Попробовали: оказалось, что чубарая отлично идет в корню, а лысая не бьет с левой руки. Но Алексей Алексеич не успокоился, пока не уверился собственными глазами, приказав кучеру ездить мимо своего дома и наблюдая.
— А не мало ли карманов у тарантаса? — спросил он. — Ведь в дороге чем укладистее, тем лучше.
Сочли. Алексей Алексеич нашел, что карманов мало. И тотчас под его личным надзором нашито было еще множество кожаных карманов, баульчиков, кобур, и всё пригнали к тарантасу.

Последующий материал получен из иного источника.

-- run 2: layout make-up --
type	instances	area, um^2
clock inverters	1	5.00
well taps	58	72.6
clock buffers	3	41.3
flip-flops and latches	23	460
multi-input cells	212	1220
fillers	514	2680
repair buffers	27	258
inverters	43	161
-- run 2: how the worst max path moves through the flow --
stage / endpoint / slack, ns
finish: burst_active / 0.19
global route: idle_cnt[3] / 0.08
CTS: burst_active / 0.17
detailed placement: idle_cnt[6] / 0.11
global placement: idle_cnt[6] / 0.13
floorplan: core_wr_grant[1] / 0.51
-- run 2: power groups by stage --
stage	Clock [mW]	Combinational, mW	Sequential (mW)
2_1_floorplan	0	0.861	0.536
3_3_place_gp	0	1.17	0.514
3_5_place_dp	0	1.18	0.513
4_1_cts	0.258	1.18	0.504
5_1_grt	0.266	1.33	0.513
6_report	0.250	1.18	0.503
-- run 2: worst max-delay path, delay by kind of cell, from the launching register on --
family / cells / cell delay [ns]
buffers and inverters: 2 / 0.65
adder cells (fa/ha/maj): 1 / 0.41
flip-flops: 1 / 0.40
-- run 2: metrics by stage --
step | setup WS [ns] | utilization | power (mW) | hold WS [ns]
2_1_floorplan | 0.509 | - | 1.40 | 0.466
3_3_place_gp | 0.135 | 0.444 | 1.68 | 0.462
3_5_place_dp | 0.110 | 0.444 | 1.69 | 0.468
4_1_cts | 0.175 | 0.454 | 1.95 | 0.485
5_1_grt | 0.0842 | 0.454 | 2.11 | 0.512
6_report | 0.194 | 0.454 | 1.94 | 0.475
<file path="src/rtl/led_pwm_blinker.sv">
// -----------------------------------------------------------------------------
// led_pwm_blinker
//   Multi-channel LED driver. A shared prescaler divides the board clock into
//   ticks. Each tick advances a shared phase counter. Each phase wrap toggles a
//   shared blink flag. Every channel independently selects OFF, ON, BLINK or
//   PWM (phase < duty) and drives one registered LED pin.
//
// Ports
//   CLK    in   1         clock, rising edge
//   RESET  in   1         asynchronous reset, active-high
//   WE     in   1         write strobe, one write per cycle
//   WADDR  in   ADDR_W    0..CHANNELS-1 = channel config, CHANNELS = DIV
//   WDATA  in   WIDTH     write data: channel {mode[1:0], duty} or DIV value
//   LED    out  CHANNELS  registered LED drive, bit i = channel i
//   TICK   out  1         registered, one cycle per prescaler terminal count
//   WRAP   out  1         registered, one cycle per phase wrap max->0
// -----------------------------------------------------------------------------
module led_pwm_blinker #(
   parameter  int CHANNELS    = 5,
   parameter  int WIDTH       = 22,
   parameter  int DUTY_W      = 8,
   parameter  int DEFAULT_DIV = 8191,
   localparam int ADDR_W      = $clog2(CHANNELS + 1)
) (
   input  logic                CLK,
   input  logic                RESET,
   input  logic                WE,
   input  logic [ADDR_W-1:0]   WADDR,
   input  logic [WIDTH-1:0]    WDATA,
   output logic [CHANNELS-1:0] LED,
   output logic                TICK,
   output logic                WRAP
);

   typedef enum logic [1:0] {
      MODE_OFF   = 2'b00,
      MODE_ON    = 2'b01,
      MODE_BLINK = 2'b10,
      MODE_PWM   = 2'b11
   } mode_t;

   localparam logic [DUTY_W-1:0] DUTY_RESET = {1'b1, {(DUTY_W-1){1'b0}}};

   // Shared timebase
   logic [WIDTH-1:0]    r_presc;
   logic [WIDTH-1:0]    r_div;
   logic [DUTY_W-1:0]   r_phase;
   logic                r_blink;

   // Per-channel configuration
   mode_t               r_mode [CHANNELS];
   logic [DUTY_W-1:0]   r_duty [CHANNELS];

   // Registered outputs
   logic [CHANNELS-1:0] r_led;
   logic                r_tick;
   logic                r_wrap;

   logic                w_div_wr;
   logic                w_cfg_wr;
   logic                w_tick;
   logic                w_wrap;
   logic [CHANNELS-1:0] w_led_next;

   assign w_div_wr = WE && (WADDR == ADDR_W'(CHANNELS));
   assign w_cfg_wr = WE && (WADDR <  ADDR_W'(CHANNELS));

   // A DIV write restarts the timebase, so a terminal count coinciding with
   // it must not produce a tick (and hence no wrap or blink toggle either).
   assign w_tick = (r_presc == r_div) && !w_div_wr;
   assign w_wrap = w_tick && (r_phase == '1);

   always_comb begin
      // NOTE: default first so every path assigns every bit; no latch.
      w_led_next = '0;
      for (int i = 0; i < CHANNELS; i++) begin
         case (r_mode[i])
            MODE_OFF:   w_led_next[i] = 1'b0;
            MODE_ON:    w_led_next[i] = 1'b1;
            MODE_BLINK: w_led_next[i] = r_blink;
            MODE_PWM:   w_led_next[i] = (r_phase < r_duty[i]);
            default:    w_led_next[i] = 1'b0;
         endcase
      end
   end

   always_ff @(posedge CLK or posedge RESET) begin
      if (RESET) begin
         r_presc <= '0;
         r_phase <= '0;
         r_div   <= WIDTH'(DEFAULT_DIV);
         r_blink <= 1'b0;
         r_led   <= '0;
         r_tick  <= 1'b0;
         r_wrap  <= 1'b0;
         // NOTE: the config array is plain flops with defined reset values
         // (mode BLINK, half duty), not a RAM, so it is reset like any register.
         for (int i = 0; i < CHANNELS; i++) begin
            r_mode[i] <= MODE_BLINK;
            r_duty[i] <= DUTY_RESET;
         end
      end else begin
         // NOTE: non-blocking throughout, so LED/TICK/WRAP are computed from
         // the pre-edge counter and config values.
         r_led  <= w_led_next;
         r_tick <= w_tick;
         r_wrap <= w_wrap;

         if (w_div_wr) begin
            r_div   <= WDATA;
            r_presc <= '0;
            r_phase <= '0;
         end else if (w_tick) begin
            r_presc <= '0;
            r_phase <= r_phase + DUTY_W'(1);
         end else begin
            r_presc <= r_presc + WIDTH'(1);
         end

         if (w_wrap) begin
            r_blink <= ~r_blink;
         end

         for (int i = 0; i < CHANNELS; i++) begin
            if (w_cfg_wr && (WADDR == ADDR_W'(i))) begin
               r_mode[i] <= mode_t'(WDATA[DUTY_W+1:DUTY_W]);
               r_duty[i] <= WDATA[DUTY_W-1:0];
            end
         end
      end
   end

   assign LED  = r_led;
   assign TICK = r_tick;
   assign WRAP = r_wrap;

endmodule

</file>
**config.mk**
```make
export PLATFORM = sky130hd
export DESIGN_NAME = multi_alarm_clock
export DESIGN_NICKNAME = d
export VERILOG_FILES = /design/src/rtl/multi_alarm_clock.sv
export SDC_FILE = /design/constraint.sdc
export NUM_CORES = 1
export LEC_CHECK = 0
export BUFFER_PORTS_ARGS = -buffer_cell sky130_fd_sc_hd__buf_2
export CAP_MARGIN = 20
export CORE_MARGIN = 10
export CORE_UTILIZATION = 35
export DETAILED_ROUTE_END_ITERATION = 8
export PLACE_DENSITY = 0.62
export SYNTH_ARGS = -nofsm -noshare
export SYNTH_HDL_FRONTEND = slang
export SYNTH_SLANG_ARGS = --single-unit
export TNS_END_PERCENT = 1
```
**constraint.sdc**
```tcl
create_clock -name clk_src -period 13.2 [get_ports clk_src]
set_input_delay 1.32 -clock clk_src [delete_from_list [all_inputs] [get_ports clk_src]]
set_output_delay 1.32 -clock clk_src [all_outputs]
set_load 0.02 [all_outputs]
```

— Ну, теперь хоть на тысячу верст! — весело говорил Алексей Алексеич, когда наконец тарантас совершенно покончили, — Игрушка, просто игрушка!
«Хорошо-то хорошо, да кто поедет на нем? — думал про себя кучер Вавило. — Вишь, у барина щеки словно гороховая скорлупа вылущенная!»
— А что, Иван Софроныч, я давно не видал моего вицмундира, — сказал однажды Алексей Алексеич. — Вели-ка его принести… кажется, еще хорош? А всё осмотреть да почистить не мешает. Да и портного вели позвать.
— А надень-ка, Иван Софроныч, — сказал Алексей Алексеич, осмотрев вицмундир. — На человеке виднее.
Иван Софроныч надел.
— Широк, — сказал Алексей Алексеич.
— На меня широк, да ваше высокоблагородие пополнее…
— Был, — прервал его Алексей Алексеич, — а теперь как раз по твоей мерке надо переделать.
— Помилуйте! — возразил Иван Софроныч. — Да неужто уж ваше высокоблагородие так и остаться думаете? Вот начните только ходить, увидите, как раздобреете!
Но больной требовал, чтоб вицмундир был непременно переделан по мерке Ивана Софроныча. И каждый день требовал он какую-нибудь вещь: то шапку зимнюю, а потом летнюю, то сапоги меховые, осматривал всё и приказывал чинить. Сам же, когда боль несколько утихала, принимался писать. Но рука его не могла держать перо долее пяти минут, и последнее его письмо дорого ему стоило.